* Exercise material:
--- src/rtl/ddagr_pkg.sv ---
package ddagr_pkg;

  localparam int MAP_W   = 64;
  localparam int MAP_H   = 64;
  localparam int FRAC    = 16;
  localparam int XW      = 6;
  localparam int YW      = 6;
  localparam int GW      = 8;   // signed walk coordinate, one cell beyond each edge
  localparam int DEPTH   = MAP_W * MAP_H;
  localparam int ADDR_W  = $clog2(DEPTH);
  localparam int HEAD_W  = 22;
  localparam int DIR_W   = 19;
  localparam int DIST_W  = 32;
  localparam int COS_W   = 18;
  localparam int FISH_W  = 33;
  localparam int BUDGET  = MAP_W + MAP_H + 2;
  localparam int NSTEP_W = $clog2(BUDGET + 1);
  localparam int NUM_W   = HEAD_W + 2;
  localparam int DVD_W   = NUM_W - 1 + FRAC;
  localparam int QCNT_W  = $clog2(DVD_W);
  localparam int PROD_W  = DIST_W + 1 + COS_W;
  localparam int R_W     = PROD_W - FRAC;

  typedef enum logic [1:0] {
    REQ_CAST  = 2'd0,
    REQ_CLEAR = 2'd1,
    REQ_SET   = 2'd2,
    REQ_NONE  = 2'd3
  } req_e;

  typedef enum logic [1:0] {
    ST_HIT   = 2'd0,
    ST_LEFT  = 2'd1,
    ST_WDONE = 2'd2
  } status_e;

  typedef enum logic [1:0] {
    FACE_E = 2'd0,
    FACE_W = 2'd1,
    FACE_N = 2'd2,
    FACE_S = 2'd3
  } face_e;

  typedef enum logic [3:0] {
    S_CLR,
    S_IDLE,
    S_STEP,
    S_CHECK,
    S_DIV,
    S_MUL,
    S_FIN,
    S_LEAVE,
    S_WR
  } state_e;

  typedef struct packed {
    logic    clr;
    logic    accept;
    logic    step;
    logic    div_start;
    logic    dist_load;
    logic    mul;
    logic    out_load;
    status_e out_kind;
  } cmd_t;

  typedef struct packed {
    logic clr_last;
    logic req_cast;
    logic in_map;
    logic wall;
    logic budget_out;
    logic div_busy;
  } sts_t;

  function automatic logic [ADDR_W-1:0] map_addr(input logic [XW-1:0] x,
                                                 input logic [YW-1:0] y);
    map_addr = ADDR_W'(y) * ADDR_W'(MAP_W) + ADDR_W'(x);
  endfunction

endpackage

--- src/rtl/ddagr_ctrl.sv ---
module ddagr_ctrl (
  input  logic             clk_i,
  input  logic             rst_ni,
  input  logic             in_valid_i,
  output logic             in_stall_o,
  output logic             out_valid_o,
  input  logic             out_stall_i,
  input  ddagr_pkg::sts_t  sts_i,
  output ddagr_pkg::cmd_t  cmd_o
);
  import ddagr_pkg::*;

  state_e state_q, state_d;
  logic   out_valid_q, out_valid_d;
  logic   out_free;

  always_ff @(posedge clk_i or negedge rst_ni) begin
    if (!rst_ni) begin
      state_q     <= S_CLR;
      out_valid_q <= 1'b0;
    end else begin
      state_q     <= state_d;
      out_valid_q <= out_valid_d;
    end
  end

  assign out_free = !out_valid_q || !out_stall_i;

  always_comb begin
    state_d  = state_q;
    cmd_o    = '0;
    cmd_o.out_kind = ST_HIT;
    unique case (state_q)
      S_CLR: begin
        cmd_o.clr = 1'b1;
        if (sts_i.clr_last) state_d = S_IDLE;
      end
      S_IDLE: begin
        if (in_valid_i) begin
          cmd_o.accept = 1'b1;
          state_d = sts_i.req_cast ? S_STEP : S_WR;
        end
      end
      S_STEP: begin
        cmd_o.step = 1'b1;
        state_d = S_CHECK;
      end
      S_CHECK: begin
        priority if (!sts_i.in_map) begin
          state_d = S_LEAVE;
        end else if (sts_i.wall) begin
          cmd_o.div_start = 1'b1;
          state_d = S_DIV;
        end else if (sts_i.budget_out) begin
          state_d = S_LEAVE;
        end else begin
          state_d = S_STEP;
        end
      end
      S_DIV: begin
        if (!sts_i.div_busy) begin
          cmd_o.dist_load = 1'b1;
          state_d = S_MUL;
        end
      end
      S_MUL: begin
        cmd_o.mul = 1'b1;
        state_d = S_FIN;
      end
      S_FIN: begin
        if (out_free) begin
          cmd_o.out_load = 1'b1;
          cmd_o.out_kind = ST_HIT;
          state_d = S_IDLE;
        end
      end
      S_LEAVE: begin
        if (out_free) begin
          cmd_o.out_load = 1'b1;
          cmd_o.out_kind = ST_LEFT;
          state_d = S_IDLE;
        end
      end
      S_WR: begin
        if (out_free) begin
          cmd_o.out_load = 1'b1;
          cmd_o.out_kind = ST_WDONE;
          state_d = S_IDLE;
        end
      end
      default: state_d = S_IDLE;
    endcase
  end

  always_comb begin
    out_valid_d = out_valid_q && out_stall_i;
    if (cmd_o.out_load) out_valid_d = 1'b1;
  end

  assign in_stall_o  = (state_q != S_IDLE);
  assign out_valid_o = out_valid_q;

endmodule

--- config.mk ---
export PLATFORM = sky130hd
export DESIGN_NAME = ddagr_ctrl
export DESIGN_NICKNAME = d
export VERILOG_FILES = /design/src/rtl/ddagr_pkg.sv /design/src/rtl/ddagr_ctrl.sv
export SDC_FILE = /design/constraint.sdc
export NUM_CORES = 1
export LEC_CHECK = 0
export BUFFER_PORTS_ARGS = -buffer_cell sky130_fd_sc_hd__buf_2
export CAP_MARGIN = 10
export CORE_AREA = 2 2 39 41
export CTS_BUF_LIST = sky130_fd_sc_hd__clkbuf_4 sky130_fd_sc_hd__clkbuf_8 sky130_fd_sc_hd__clkbuf_16
export DETAILED_ROUTE_END_ITERATION = 8
export DIE_AREA = 0 0 41 43
export PLACE_DENSITY_LB_ADDON = 0.08
export RECOVER_POWER = 50
export SLEW_MARGIN = 0
export SYNTH_ARGS = -nofsm -noshare
export SYNTH_HDL_FRONTEND = slang
export SYNTH_SLANG_ARGS = --single-unit
--- constraint.sdc ---
create_clock -name clk_i -period 2.29 [get_ports clk_i]
set_clock_uncertainty 0.2 [all_clocks]
set_input_delay 0.1145 -clock clk_i [delete_from_list [all_inputs] [get_ports clk_i]]
set_output_delay 0.1145 -clock clk_i [all_outputs]
set_load 0.01 [all_outputs]
## Word level (Yosys, flattened, before mapping)

Index checks and enable logic that the tools add are counted.

- Flip-flop bits (word level): 5
- Input bits: 10
- Output and inout port bits: 11
- Word-level logic and storage cells: 46

- Equality and inequality tests: 13
- Mux-type cells: 24
- Reductions and logical operators: 7

Operator list:

| cell | count |
|---|---|
| $mux W4 | 7 |
| $pmux W4 S7 | 1 |
| $eq A4 B3 Y1 const B | 4 |
| $mux W3 | 4 |
| $mux W1 | 11 |
| $pmux W3 S3 | 1 |
| $eq A4 B2 Y1 const B | 2 |
| $ne A2 B2 Y1 const B | 3 |
| $eq A4 B1 Y1 const B | 1 |
| $eq A4 B4 Y1 const B | 1 |
| $logic_not A4 Y1 | 1 |
| $ne A4 B1 Y1 const B | 1 |
| $reduce_and A4 Y1 | 1 |
| $reduce_or A3 Y1 | 1 |
| $logic_not A1 Y1 | 2 |
| $ne A2 B1 Y1 const B | 1 |
| $logic_and A1 B1 Y1 | 1 |
| $logic_or A1 B1 Y1 | 1 |

## Longest topological paths before layout

- Depth in word-level cells: 5
- Depth in mapped cells: 5
- Mapped depth without buffers: 4

## Worst setup path before layout

No wires, ideal clock.

- Path kind: flip-flop to flip-flop
- Start point: register state_q[2]
- End point: register state_q[0]
- Library setup time: 128 ps
- Arrival: 1503 ps
- Data required time: 1962 ps
- Setup slack: 460 ps
- Stages on the path, launching flop included: 5
- Path buffers: 0
- Cells stage by stage: dfrtp_1 or4b_4 a21oi_2 a211oi_1 mux2_1

- Word-level cells in the longest chain between the ends: 4

Ends and longest elaborated chain:

| what | line | text |
|---|---|---|
| start: declaration | ddagr_ctrl.sv:13 | `state_e state_q, state_d;` |
| start signal: assignment | ddagr_ctrl.sv:22 | `state_q <= state_d;` |
| $eq A4 B4 Y1 / $eq A4 B3 Y1 (equally long branches) | ddagr_ctrl.sv:33 | `unique case (state_q)` |
| $reduce_or A3 Y1 (no line) | -- |  |
| $ne A2 B1 Y1 (no line) | -- |  |
| $reduce_and A4 Y1 (no line) | -- |  |

Parallel ways exist; a longest one is shown, timed or not.
A chain may end at the register's enable or synchronous reset.

## Worst setup path in the final report

- Start point: register state_q[0]
- End point: register state_q[3]

The elaborated chain is that of the path after synthesis.

==> out/results.tsv <==
stage	metric	value	unit
floorplan	chip width	41	µm
critical_path	max incr delay on CP	0.57	ns
run_status	status	finished, final reports clean	
layout	Layout Nets	92	
cts	Clock Tree Buf Depth	2	
detailed_routing	1st-iter DRT viols	4	
critical_path	Worst Path Required	2.26	ns
global_routing	grt ovf	0	
global_routing	antenna violations before repair	0	
cts	Clock Tree Root	clkbuf_4	
floorplan	num rows	14	
sta	Max Fclk	459	MHz
power	pwr dens	1170	nW/µm²
synth	Primary FF master, synth	dfrtp_1	
detailed_routing	# DRC	0	
critical_path	critical path, cell by cell	or4b_4 > a21oi_2 > nand2_1 > o31ai_1 > dlygate4sd3_1	
power	power share of the combinational group	0.578	
power	Clk pwr share	0.159	
run	Max Cap Viol	0	
synth	sequential fraction of the synthesis area	0.296	
global_routing	largest net degree at the start of global routing	12	
layout	area occupied by multi-input gates	270	µm²
layout	# fillers	155	
detailed_routing	antenna-violating nets left	0	
critical_path	CP max FO	11	
critical_path	critical path class	reg -> reg	
detailed_routing	routed vias/inst	4.97	
floorplan	die height	43	µm
cts	CTS buffer count	3	
critical_path	crit path capture type	flop	
critical_path	Critical Path End	state_q[3]$_DFFE_PN0P_	
synth	distinct cell type count after synthesis	25	
cts	worst skew pair latency	0.24	ns
sta	Setup TNS	0	ns
cts	CTS tree	done	
global_routing	GRT Total Usage	0.149	
cts	Worst-path clk slew	0.04	ns
layout	area grow syn2layout	43.8	%
power	switching power	307	µW
layout	register area	126	µm²
detailed_routing	DRT Pass-1 Iters	4	
sta	final worst path period need	2.18	ns
power	Tot Pwr	710	µW
synth	Ys Warns	0	
critical_path	FF-to-FF path depth	5	
floorplan	# IOs	21	
critical_path	r2r setup slk	0.11	ns
layout	Layout Utilization	0.439	
sta	PnR worst setup slack	0.114	ns
global_routing	vias in the first global route	452	
sta	Tcrit/Tclk final	0.950	
sta	unrepaired setup endpoints after global routing	false	
sta	Worst Max-Slew Pin Slew	0.400	ns
synth	Post-Syn Area	423	µm²
place	Place WS	0.310	ns
synth	Synth Net Count	64	
sta	Worst slew margin	0.732	
detailed_routing	via count	482	
sta	final setup fails	0	
power	Internal Pwr Total	403	µW
critical_path	FF-to-FF Start	state_q[0]$_DFFE_PN0P_	
power	Peak VDD IR	352	µV
synth	Avg Cell Area, Syn	7.83	µm²
synth	number of synthesized flops with an enable pin	0	
cts	H-Tree Depth	1	
min_path	class of the worst hold path	in -> async	
place	post-DP HPWL	879	µm
synth	FFs w/ async S/R, synth	1.00	
power	Sw Ratio	0.432	
floorplan	Core Region	1380	µm²
global_routing	global-route wire length before repair	1.76	mm
detailed_routing	overall routed net length	1.08	mm
layout	layout cell share with drive strength beyond 1	0.321	
critical_path	crit start category	flop	
floorplan	die footprint	1760	µm²
critical_path	Arr. time, crit path	2.15	ns
critical_path	Critical-path top delay cell	dlygate4sd3_1	
sta	max-slew violation count	0	
layout	Ant. Diodes	0	
critical_path	reg2reg end	state_q[3]$_DFFE_PN0P_	
synth	synthesized flop and latch total	5	
power	Leakage	0.000299	µW
critical_path	CP startpoint	state_q[0]$_DFFE_PN0P_	
place	port bufs	20	
power	Reg power frac	0.263	
place	gpl congestion	0.717	
synth	Gate Count Post-Synth	54	
cts	clk sinks	5	
detailed_routing	WL/cell	11.1	µm
sta	final hold vios	0	
floorplan	Initial Util	0.306	
## through the flow
step | hold WS [ns] | instances | area [µm²]
after floorplan | -0.381 | 54 | 423
after global placement | -0.262 | 89 | 546
after detailed placement | -0.264 | 89 | 546
after CTS | 0.0149 | 97 | 616
after global routing | 0.107 | 97 | 608
final | 0.0616 | 97 | 608
## sequential cells by signal, indices dropped and copies added, names as in the netlist
register	count
state_q	4
out_valid_o	1
## cells in the final DEF (no fill, tap or decap), types with 2 or more instances in the layout
master / n
nor2_1: 4
mux2_1: 2
dfrtp_1: 4
nand2_1: 8
nand2b_1: 3
or4b_4: 2
dlygate4sd3_1: 4
a21oi_1: 4
nand3b_1: 2
inv_1: 2
a21o_1: 2
o21ai_0: 2
clkbuf_4: 4
buf_4: 2
nor4_1: 4
clkbuf_1: 5
buf_2: 16
## how the worst min path moves through the flow
stage                                        to   start  cells after the start
final                     out_valid_o$_DFF_PN0_  rst_ni                      2
after global routing      out_valid_o$_DFF_PN0_  rst_ni                      2
after CTS                 out_valid_o$_DFF_PN0_  rst_ni                      2
after detailed placement  out_valid_o$_DFF_PN0_  rst_ni                      1
after global placement    out_valid_o$_DFF_PN0_  rst_ni                      1
after floorplan           out_valid_o$_DFF_PN0_  rst_ni                      0
## final cells by class
cell class | instances | share of cell area
clock buffers | 4 | 0.0494
inverters | 2 | 0.0123
multi-input cells | 43 | 0.444
flip-flops and latches | 5 | 0.208
well taps | 16 | 0.0329
repair buffers | 27 | 0.253
## Yosys cell counts, types with 2 or more instances
library cell  n  area share
inv_1         2       0.018
nor2_1        4       0.035
or4b_4        2       0.065
nand3b_1      2       0.035
mux2_1        2       0.053
nand2_1       8       0.071
a21o_1        2       0.035
dfrtp_1       5        0.30
nand2b_1      3       0.044
clkbuf_1      2       0.018
o21ai_0       2       0.024
nor4_1        4       0.059
a21oi_1       4       0.047
## power by group through the flow
stage | logic (µW) | clock network [µW] | registers, µW
after floorplan | 310 | 0 | 159
after global placement | 415 | 0 | 186
after detailed placement | 417 | 0 | 186
after CTS | 425 | 118 | 185
after global routing | 468 | 127 | 192
final | 410 | 113 | 187
## layer usage
metal  GRT usage  vias up  wire length, µm  part of all wire
met1       0.162      221              455              0.42
li1            -      246                -                 -
met3      0.0314        0               59             0.055
met2       0.250       15              563              0.52
met4      0.0800        0                0                 0
met5           0        -                0                 0
## timing repair
| action | CTS | global route |
|---|---|---|
| gates resized for setup | 0 | 1 |
| endpoints found under the setup margin | 0 | 1 |
| hold buffers | 4 | 0 |
| hold endpoints to repair | 7 | 0 |
| buffers inserted | 0 | 0 |
## worst max-delay path, delay by kind of cell, from the launching register on
kind	cells	cell delay, ns
flip-flops	1	0.47
buffers and inverters	1	0.57
AO/OA/AOI/OAI	2	0.25
AND/OR/NAND/NOR	2	0.63
## logic make-up (layout without fill, tap and decap cells)
family,count (synthesis),count (layout),synth area share
buffers and inverters,6,33,0.0651
AND/OR/NAND/NOR,27,27,0.370
multiplexers,2,2,0.0533
flip-flops,5,5,0.296
AO/OA/AOI/OAI,14,14,0.216
Note: power is estimated with default switching activity, not from simulation.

* Work request:
Work out how many lines of the entries include the word "types", and respond with that number and nothing more.

* Answer below:
2